今回は業務で4KをHDMI出力するSoCを扱うことになったので、体験談的に書いていきたいと思います。
SoC選定
今回の要件は4K30pの動画をHDMI出力で再生することです。
映像出力
出力はHDMIで4K30pが出力できればいいので、HDMI1.3以降に対応していれば出力可能なはずです。ただ、スペック的に可能でもベンダーから提供されているソフトウェアが対応していないこともままあるので注意が必要です。
ハードウェアデコーダ
4k30pの動画にもなると普通のPCでソフトウェアデコードするだけでコマ落ちが発生するので、非力な組み込み用のSoCのCPU,GPUではソフトウェアデコードは不可能でしょう。なので4K30p以上をハードウェアデコードできることが望ましいです。
上記の条件を満たすものとしては
- Allwinner A64,A80,H3,H6…
- Rockchip RK3399,RK3328,RK3288…
- Amlogic S905,S912…
などいろいろあります。
有名どころのSoCとして「Allwinner、Amlogic、Rockchipって知ってます?」で言われている三社に絞っていますが、他のベンダーのSoCなども含めるとまだまだあります。
SBC
検証用に一から基板を作るのは大変なので、SoCが乗っているラズパイのようなSBC(Single Board Computer)があることも大事な要素です。
上記のSoCが乗っているものといえば、
- SOPINE
- ROCK64
- NanoPi K2
- Banana Pi M64
- ODROID-C2
などがあります。
ソフトウェアの対応状況
ハードウェア的に動作できることが分かってもソフトウェアが対応しているとは限りません。ビデオ出力やハードウェアデコーダなどの4K対応などはオープンなLinuxカーネルは対応が少し遅い傾向があります。KODIを動かすためのAndroidやLibreELECなどのOSはビデオ系の機能の対応が早いです。

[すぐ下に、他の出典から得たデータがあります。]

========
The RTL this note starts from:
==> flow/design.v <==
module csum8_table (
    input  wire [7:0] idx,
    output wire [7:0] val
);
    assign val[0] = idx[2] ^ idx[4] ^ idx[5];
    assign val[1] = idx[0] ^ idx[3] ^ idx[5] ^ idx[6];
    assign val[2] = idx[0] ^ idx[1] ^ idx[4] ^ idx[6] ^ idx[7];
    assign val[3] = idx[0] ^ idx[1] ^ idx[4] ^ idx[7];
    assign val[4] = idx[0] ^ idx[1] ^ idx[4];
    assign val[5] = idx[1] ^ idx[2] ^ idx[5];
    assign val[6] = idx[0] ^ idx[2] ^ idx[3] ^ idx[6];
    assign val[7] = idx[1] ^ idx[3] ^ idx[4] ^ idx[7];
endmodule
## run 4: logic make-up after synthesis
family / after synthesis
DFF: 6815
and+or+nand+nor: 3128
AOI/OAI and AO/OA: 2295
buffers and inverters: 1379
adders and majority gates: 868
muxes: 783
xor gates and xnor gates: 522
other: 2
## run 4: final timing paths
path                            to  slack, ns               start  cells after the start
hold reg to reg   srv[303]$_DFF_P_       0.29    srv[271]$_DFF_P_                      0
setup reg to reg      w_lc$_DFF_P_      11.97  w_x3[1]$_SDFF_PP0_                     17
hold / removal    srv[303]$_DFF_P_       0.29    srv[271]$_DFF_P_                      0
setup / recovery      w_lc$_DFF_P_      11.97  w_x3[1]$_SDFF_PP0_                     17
From an optimization exercise on the open Yosys and OpenROAD flow, aimed at small area; shortcuts taken in it are not production practice. Function was checked by simulation only, so behaviour that the tests miss may differ from the original.

==> inputs of 08-02 <==
==> flow/design.v (excerpt) <==
module led_phase_engine (
    input  wire        clk,
    input  wire        rst,           
    input  wire        tick,          
    input  wire        bus_valid,     
    input  wire        bus_write,     
    input  wire [7:0]  bus_addr,      
    input  wire [1:0]  bus_size,      
    input  wire [31:0] bus_wdata,
    output reg  [31:0] bus_rdata,     
    output reg         bus_rvalid,    
    output wire [5:0]  anode,
    output wire        red_n,         
    output wire        green_n,
    output wire        blue_n,
    output wire        blue_oe,       
    output wire        pump_sink,
    output reg         hook_once,
    output reg         hook_twice
);
clock: 8.0 ns
lec_check: 0
cap_margin: 20
core_margin: 2
core_utilization: 60
cts_buf_list: sky130_fd_sc_hd__clkbuf_8
place_density: 0.75
slew_margin: 20
run.sh (not shown) runs the stock make flow with config.mk's settings and CLKGATE_MAP_FILE= SYNTH_SCRIPT=/design/flow/synth_recipe.tcl, a recipe that flattens the netlist after the stock synthesis.
==> 04-09 (differences from 08-02) <==
==> flow/flow/run.sh (new file) <==
#!/bin/bash
# Own layout flow: the standard ORFS flow with three changes:
#  - synthesis maps logic with an area-oriented ABC script (flow/abc_area.script);
#    everything else in synthesis (and so every register) is the standard one;
#  - port buffers use a small buffer cell;
#  - CTS uses small clock buffers and no dummy loads.
# Each tool's output goes to a log file in this folder.
set -euo pipefail
W=$(pwd)
FLOW=${FLOW_HOME}
RES=$W/orfs/results/${FLOW_PLATFORM}/led_phase_engine/base

# Synthesis script: the reference script, sourcing a copy of ORFS's synth.tcl
# whose ABC step uses the area script.
sed "s|^source \$::env(SCRIPTS_DIR)/synth_preamble.tcl|source \$::env(SCRIPTS_DIR)/synth_preamble.tcl\nset abc_args [lreplace \$abc_args 1 1 $W/flow/abc_area.script]|" \
    "$FLOW/scripts/synth.tcl" > "$W/own_synth.tcl"
grep -q "abc_area.script" "$W/own_synth.tcl"
sed "s|source \$::env(SCRIPTS_DIR)/synth.tcl|source $W/own_synth.tcl|" \
    "$W/synth_recipe.tcl" > "$W/own_synth_recipe.tcl"
grep -q "own_synth.tcl" "$W/own_synth_recipe.tcl"

export CTS_ARGS="-sink_clustering_enable -repair_clock_nets -dont_use_dummy_load -buf_list sky130_fd_sc_hd__clkbuf_8"
export BUFFER_PORTS_ARGS="-buffer_cell sky130_fd_sc_hd__buf_2"

make -C "$FLOW" DESIGN_CONFIG="$W/config.mk" WORK_HOME="$W/orfs" CLKGATE_MAP_FILE= \
    SYNTH_SCRIPT="$W/own_synth_recipe.tcl" \
    BUFFER_PORTS_ARGS="$BUFFER_PORTS_ARGS" \
    CTS_ARGS="$CTS_ARGS" \
    finish > "$W/make_finish.log" 2>&1

: # left out here: write the final layout as DEF
==> flow/flow/abc_area.script (new file) <==
strash
&get -n
&st
&dch
&nf -a
&put
topo
==> flow/standard.sh (new file) <==
#!/bin/bash
# synth_recipe.tcl (not shown) runs the flow's synth.tcl, then flattens the netlist and writes it again
# the make line also repeats each setting of config.mk as NAME=value (left out here)
make -C /OpenROAD-flow-scripts/flow DESIGN_CONFIG=/design/flow/config.mk WORK_HOME=/design/flow/orfs CLKGATE_MAP_FILE= SYNTH_SCRIPT=/design/flow/synth_recipe.tcl "${@:-finish}"
Settings changed: CORE_UTILIZATION 60 to 40, CTS_BUF_LIST sky130_fd_sc_hd__clkbuf_8 to default, PLACE_DENSITY 0.75 to 0.6.
removed: flow/run.sh
==> 11-04 (differences from 08-02) <==
Settings changed: CORE_UTILIZATION 60 to 40, CTS_BUF_LIST sky130_fd_sc_hd__clkbuf_8 to sky130_fd_sc_hd__clkbuf_4, PLACE_DENSITY 0.75 to 0.6.
==> 10-07 (differences from 08-02) <==
==> flow/flow/run.sh (new file) <==
#!/bin/bash
# Own layout flow: the standard ORFS flow with three changes:
#  - synthesis maps logic with an area-oriented ABC script (flow/abc_area.script);
#    everything else in synthesis (and so every register) is the standard one;
#  - port buffers use a small buffer cell;
#  - CTS uses small clock buffers and no dummy loads.
# Each tool's output goes to a log file in this folder.
set -euo pipefail
W=$(pwd)
FLOW=${FLOW_HOME}
RES=$W/orfs/results/${FLOW_PLATFORM}/led_phase_engine/base

# Synthesis script: the reference script, sourcing a copy of ORFS's synth.tcl
# whose ABC step uses the area script.
sed "s|^source \$::env(SCRIPTS_DIR)/synth_preamble.tcl|source \$::env(SCRIPTS_DIR)/synth_preamble.tcl\nset abc_args [lreplace \$abc_args 1 1 $W/flow/abc_area.script]|" \
    "$FLOW/scripts/synth.tcl" > "$W/own_synth.tcl"
grep -q "abc_area.script" "$W/own_synth.tcl"
sed "s|source \$::env(SCRIPTS_DIR)/synth.tcl|source $W/own_synth.tcl|" \
    "$W/synth_recipe.tcl" > "$W/own_synth_recipe.tcl"
grep -q "own_synth.tcl" "$W/own_synth_recipe.tcl"

export CTS_ARGS="${OWN_CTS_ARGS:--sink_clustering_enable -repair_clock_nets -dont_use_dummy_load -buf_list sky130_fd_sc_hd__clkbuf_16 -sink_clustering_size 20 -sink_clustering_max_diameter 80}"
export BUFFER_PORTS_ARGS="${OWN_BUFFER_PORTS_ARGS:--buffer_cell sky130_fd_sc_hd__buf_1}"

make -C "$FLOW" DESIGN_CONFIG="$W/config.mk" WORK_HOME="$W/orfs" CLKGATE_MAP_FILE= \
    SYNTH_SCRIPT="$W/own_synth_recipe.tcl" \
    BUFFER_PORTS_ARGS="$BUFFER_PORTS_ARGS" \
    CTS_ARGS="$CTS_ARGS" \
    "${1:-finish}" > "$W/make_${1:-finish}.log" 2>&1

[[ "${1:-finish}" == finish ]] || exit 0
: # left out here: write the final layout as DEF
==> flow/flow/abc_area.script (new file) <==
strash
&get -n
&st
&dch
&nf -a
&put
topo
==> flow/standard.sh (new file) <==
#!/bin/bash
# synth_recipe.tcl (not shown) runs the flow's synth.tcl, then flattens the netlist and writes it again
# the make line also repeats each setting of config.mk as NAME=value (left out here)
make -C /OpenROAD-flow-scripts/flow DESIGN_CONFIG=/design/flow/config.mk WORK_HOME=/design/flow/orfs CLKGATE_MAP_FILE= SYNTH_SCRIPT=/design/flow/synth_recipe.tcl "${@:-finish}"
Settings changed: CORE_UTILIZATION 60 to 40, CTS_BUF_LIST sky130_fd_sc_hd__clkbuf_8 to default, PLACE_DENSITY 0.75 to 0.6.
removed: flow/run.sh
==> flow_metrics.tcl <==
set metrics [dict create \
    crit_cells 17 \
    syn_area_sq_um 20900 \
    vias 19400 \
    dpl.cell_count 2735 \
    p_leak_nw 8.21 \
    syn_nets 2131 \
    crit_end "live_val[6]" \
    dp_hpwl_um 57200 \
    finalPower_mw 4.40 \
    r2r-end "live_val[6]" \
    final_nets 2247 \
    cts-root-buf "clkbuf_4" \
    numCtsBuffers 103 \
    wl_um 87500 \
    track_usage 0.318 \
    status "timing/DRC/antenna clean" \
    synthXorXnorAreaFrac 0.00831 \
    drive_above_1_share 0.148 \
]
# the run above: 11-04

==> flow_metrics.tcl <==
set metrics [dict create \
    track_usage 0.448 \
    crit_end "live_val[6]" \
    placementRows 68 \
    vias 19600 \
    drive_above_1_share 0.121 \
    syn_area_sq_um 20900 \
    stdcell_count 2623 \
    p_leak_nw 8.15 \
    grtUsageMet2 0.630 \
    r2r-end "blue_mode" \
    dpl.cell_count 2498 \
    crit_cells 17 \
    finalPower_mw 4.50 \
    synthXorXnorAreaFrac 0.00831 \
    status "timing/DRC/antenna clean" \
    cts-root-buf "clkbuf_8" \
    syn_nets 2131 \
]
# the run above: 08-02

==> flow_metrics.tcl <==
set metrics [dict create \
    status "timing/DRC/antenna clean" \
    crit_cells 13 \
    cts-root-buf "clkbuf_16" \
    crit_end "mem[179]" \
    numCtsBuffers 24 \
    dp_hpwl_um 53800 \
    vias 17900 \
    r2r-end "blue_mode" \
    syn_nets 2040 \
    synthXorXnorAreaFrac 0.00583 \
    finalPower_mw 3.87 \
    final_nets 2226 \
    syn_area_sq_um 19500 \
    track_usage 0.291 \
    yosysMostFrequentCell "nand2_1" \
    wl_um 74600 \
    drive_above_1_share 0.0618 \
]
# the run above: 10-07

==> flow_metrics.tcl <==
set metrics [dict create \
    status "timing/DRC/antenna clean" \
    finalPower_mw 4.22 \
    wl_um 76200 \
    final_nets 2269 \
    dpl.cell_count 2724 \
    synthXorXnorAreaFrac 0.00583 \
    crit_end "act_ptr[3]" \
    drive_above_1_share 0.121 \
    crit_cells 20 \
    fin_crit_ps 6830 \
    syn_area_sq_um 19500 \
    p_leak_nw 7.76 \
    numCtsBuffers 70 \
    cts-root-buf "clkbuf_8" \
    syn_nets 2040 \
    track_usage 0.299 \
    cpMaxStageDelayCell "nor4_1" \
    worst_pin_slew_ps 1220 \
]
# the run above: 04-09

## re-timing with driven ports
In the flow no input, the clock included, has a driving cell. The finished layouts below were timed again as built, in two steps. Step 1 (the two cells are an assumption about what drives the block):
set clk [get_ports {clk}]
set_driving_cell -lib_cell sky130_fd_sc_hd__clkbuf_16 $clk
set_driving_cell -lib_cell sky130_fd_sc_hd__buf_2 [delete_from_list [all_inputs] $clk]
Step 2 times the ports against the registers' clock, not the clock port: input delays grow and output delays shrink by t, the midpoint of the rising clock arrivals with the driver on. a / b / c = ideal ports / drivers / drivers and shift; a / b = the first two.
run | shift t [ns] | setup WS [ns] | worst setup path after step 2 | cell pins on the clock port's net
08-02 | 0.688 | 1.300 / 1.327 / 0.640 | input to register | 1
04-09 | 0.673 | 1.165 / 1.194 / 0.520 | input to register | 1
11-04 | 0.932 | 1.518 / 1.481 / 0.619 | input to register | 1
10-07 | 0.611 | 1.207 / 1.244 / 0.634 | input to register | 1
After both steps setup and hold are still met in every run listed. For 11-04, which loses most, drivers alone change the setup slack by -0.037 ns; drivers and shift together by -0.899 ns.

ハードウェアスペック的には動くはずだかmainlineに近いコミュニティのカーネルだと動かないことがあるので注意が必要です。
SOPINE
SOPINEは安くて良さそうですが現時点(2018/12)のカーネルでは4K30p H.265 ビデオデコードをしつつ4K30pHDMI出力するとコマ落ちが発生するので使えなさそうです。Androidの場合はそもそも1080pまでしか出力できないようなので使えなさそうです。
ROCK64
最新のROCK64用のLinuxカーネルだと4K30pデコーダのソフトウェアにバグがあり緑の横線が出てしまうようです。Android8.1またはLibreELECだとデコードしつつ出力可能です。
NanoPi K2
未検証だがS905を使った4K出力を謳ったSTBが存在してるので可能ではある?
私は最終的にROCK64を選択しました。
Andoridで使う話
AndroidでHWデコーダを使う場合MediaCodecクラスを使用します。AndroidはHWデコーダがある場合優先して使うようなので、以下のようにデコーダを作ってみて名前の先頭がOMX.google.の場合SWデコーダ、それ以外の場合はHWデコーダを使います。
MediaCodec.createDecoderByType("video/avc")
MediaCodecクラスをそのまま使うのは手間なのでExoPlayerというライブラリを使いました。
まとめ
スマホで4k動画が撮れたり12/1から4K(UHD)のテレビ放送が開始したり、4Kが日常的にあるようになってきました。組み込み機器で扱うことはあまりない気はしますが参考になったら幸いです。
*以上の情報は2018/12/19時点の情報です。